### EXERCISE INSTRUCTIONS
Below is a listing from which only part is wanted; return exactly the lines from the one with "4_1_cts,19,6.81,u_fifo0/empty$_DFF_PP1_" up to and including the one with "sky130_fd_sc_hd__nand3_4,3".

### GIVEN DATA
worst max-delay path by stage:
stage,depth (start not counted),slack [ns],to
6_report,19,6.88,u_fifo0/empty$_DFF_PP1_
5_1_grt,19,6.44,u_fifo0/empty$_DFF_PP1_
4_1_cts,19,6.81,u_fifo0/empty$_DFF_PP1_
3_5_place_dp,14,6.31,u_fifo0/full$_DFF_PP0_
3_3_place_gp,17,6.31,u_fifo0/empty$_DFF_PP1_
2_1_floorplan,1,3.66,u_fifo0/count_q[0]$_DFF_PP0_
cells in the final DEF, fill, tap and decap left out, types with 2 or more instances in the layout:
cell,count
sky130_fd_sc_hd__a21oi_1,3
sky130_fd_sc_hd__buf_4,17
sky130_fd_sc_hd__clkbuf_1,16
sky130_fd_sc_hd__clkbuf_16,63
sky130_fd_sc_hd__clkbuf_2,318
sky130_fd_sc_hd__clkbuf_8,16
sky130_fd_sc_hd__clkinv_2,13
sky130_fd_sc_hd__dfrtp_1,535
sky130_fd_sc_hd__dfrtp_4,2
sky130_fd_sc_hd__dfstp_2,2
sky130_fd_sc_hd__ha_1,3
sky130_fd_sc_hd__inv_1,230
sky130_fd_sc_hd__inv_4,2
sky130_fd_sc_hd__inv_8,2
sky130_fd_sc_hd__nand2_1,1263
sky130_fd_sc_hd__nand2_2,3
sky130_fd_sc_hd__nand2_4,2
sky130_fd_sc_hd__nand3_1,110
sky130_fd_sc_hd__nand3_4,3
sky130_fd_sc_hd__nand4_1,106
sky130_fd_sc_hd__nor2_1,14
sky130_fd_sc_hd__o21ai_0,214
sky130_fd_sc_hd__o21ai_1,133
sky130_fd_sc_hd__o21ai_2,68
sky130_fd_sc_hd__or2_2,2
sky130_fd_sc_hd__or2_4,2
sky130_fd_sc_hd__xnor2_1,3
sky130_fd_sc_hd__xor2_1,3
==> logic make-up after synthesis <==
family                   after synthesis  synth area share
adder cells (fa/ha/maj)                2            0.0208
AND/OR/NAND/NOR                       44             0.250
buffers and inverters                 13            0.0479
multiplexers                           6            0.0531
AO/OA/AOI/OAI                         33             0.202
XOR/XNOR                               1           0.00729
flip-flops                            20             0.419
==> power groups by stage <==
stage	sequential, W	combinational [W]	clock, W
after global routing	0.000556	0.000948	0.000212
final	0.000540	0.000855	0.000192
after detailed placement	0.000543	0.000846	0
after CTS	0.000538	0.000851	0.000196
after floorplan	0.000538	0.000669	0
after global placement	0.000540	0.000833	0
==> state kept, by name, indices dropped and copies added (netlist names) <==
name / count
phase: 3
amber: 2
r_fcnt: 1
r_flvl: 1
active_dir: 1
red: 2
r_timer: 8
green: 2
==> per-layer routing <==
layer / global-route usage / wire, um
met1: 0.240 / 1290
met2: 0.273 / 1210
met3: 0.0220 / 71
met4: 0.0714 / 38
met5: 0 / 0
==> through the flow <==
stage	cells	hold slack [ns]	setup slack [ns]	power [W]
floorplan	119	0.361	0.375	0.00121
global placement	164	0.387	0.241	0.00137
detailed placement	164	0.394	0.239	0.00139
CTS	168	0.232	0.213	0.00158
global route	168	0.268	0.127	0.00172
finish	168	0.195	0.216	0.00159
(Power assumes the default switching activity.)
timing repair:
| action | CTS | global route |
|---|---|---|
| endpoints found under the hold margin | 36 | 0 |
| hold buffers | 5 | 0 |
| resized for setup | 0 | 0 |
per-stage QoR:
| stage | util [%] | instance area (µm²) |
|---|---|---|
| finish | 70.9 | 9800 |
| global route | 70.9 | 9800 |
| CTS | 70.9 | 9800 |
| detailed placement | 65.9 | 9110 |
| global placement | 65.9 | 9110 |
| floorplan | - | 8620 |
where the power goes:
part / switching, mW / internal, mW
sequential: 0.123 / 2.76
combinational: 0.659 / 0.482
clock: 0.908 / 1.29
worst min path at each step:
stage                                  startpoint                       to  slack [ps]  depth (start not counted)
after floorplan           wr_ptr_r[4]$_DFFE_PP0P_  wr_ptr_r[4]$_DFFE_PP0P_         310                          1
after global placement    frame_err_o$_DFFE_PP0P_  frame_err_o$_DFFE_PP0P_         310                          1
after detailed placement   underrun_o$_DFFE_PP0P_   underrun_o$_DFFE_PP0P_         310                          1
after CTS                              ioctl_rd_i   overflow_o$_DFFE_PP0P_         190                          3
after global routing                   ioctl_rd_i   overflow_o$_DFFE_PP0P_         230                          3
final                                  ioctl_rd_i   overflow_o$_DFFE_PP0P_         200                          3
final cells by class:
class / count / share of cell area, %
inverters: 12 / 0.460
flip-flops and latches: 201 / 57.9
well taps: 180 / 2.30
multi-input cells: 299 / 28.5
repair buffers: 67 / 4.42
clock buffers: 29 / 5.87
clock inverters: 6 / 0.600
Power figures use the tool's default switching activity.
File: config.mk
export PLATFORM = sky130hd
export DESIGN_NAME = mem_access
export DESIGN_NICKNAME = d
export VERILOG_FILES = /design/src/rtl/mem_access_pkg.sv /design/src/rtl/mem_load_ext.sv /design/src/rtl/mem_access.sv
export SDC_FILE = /design/constraint.sdc
export NUM_CORES = 1
export LEC_CHECK = 0
export CAP_MARGIN = 20
export CORE_MARGIN = 10
export CORE_UTILIZATION = 35
export DETAILED_ROUTE_END_ITERATION = 8
export HOLD_SLACK_MARGIN = 0.15
export SLEW_MARGIN = 0
export SYNTH_ARGS = -nofsm -noshare
export SYNTH_HDL_FRONTEND = slang
export SYNTH_SLANG_ARGS = --single-unit
File: constraint.sdc
create_clock -name clk -period 11.3 [get_ports clk]
set_input_delay 1.13 -clock clk [delete_from_list [all_inputs] [get_ports clk]]
set_output_delay 1.13 -clock clk [all_outputs]
set_load 0.005 [all_outputs]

### ANSWER SECTION
4_1_cts,19,6.81,u_fifo0/empty$_DFF_PP1_
3_5_place_dp,14,6.31,u_fifo0/full$_DFF_PP0_
3_3_place_gp,17,6.31,u_fifo0/empty$_DFF_PP1_
2_1_floorplan,1,3.66,u_fifo0/count_q[0]$_DFF_PP0_
cells in the final DEF, fill, tap and decap left out, types with 2 or more instances in the layout:
cell,count
sky130_fd_sc_hd__a21oi_1,3
sky130_fd_sc_hd__buf_4,17
sky130_fd_sc_hd__clkbuf_1,16
sky130_fd_sc_hd__clkbuf_16,63
sky130_fd_sc_hd__clkbuf_2,318
sky130_fd_sc_hd__clkbuf_8,16
sky130_fd_sc_hd__clkinv_2,13
sky130_fd_sc_hd__dfrtp_1,535
sky130_fd_sc_hd__dfrtp_4,2
sky130_fd_sc_hd__dfstp_2,2
sky130_fd_sc_hd__ha_1,3
sky130_fd_sc_hd__inv_1,230
sky130_fd_sc_hd__inv_4,2
sky130_fd_sc_hd__inv_8,2
sky130_fd_sc_hd__nand2_1,1263
sky130_fd_sc_hd__nand2_2,3
sky130_fd_sc_hd__nand2_4,2
sky130_fd_sc_hd__nand3_1,110
sky130_fd_sc_hd__nand3_4,3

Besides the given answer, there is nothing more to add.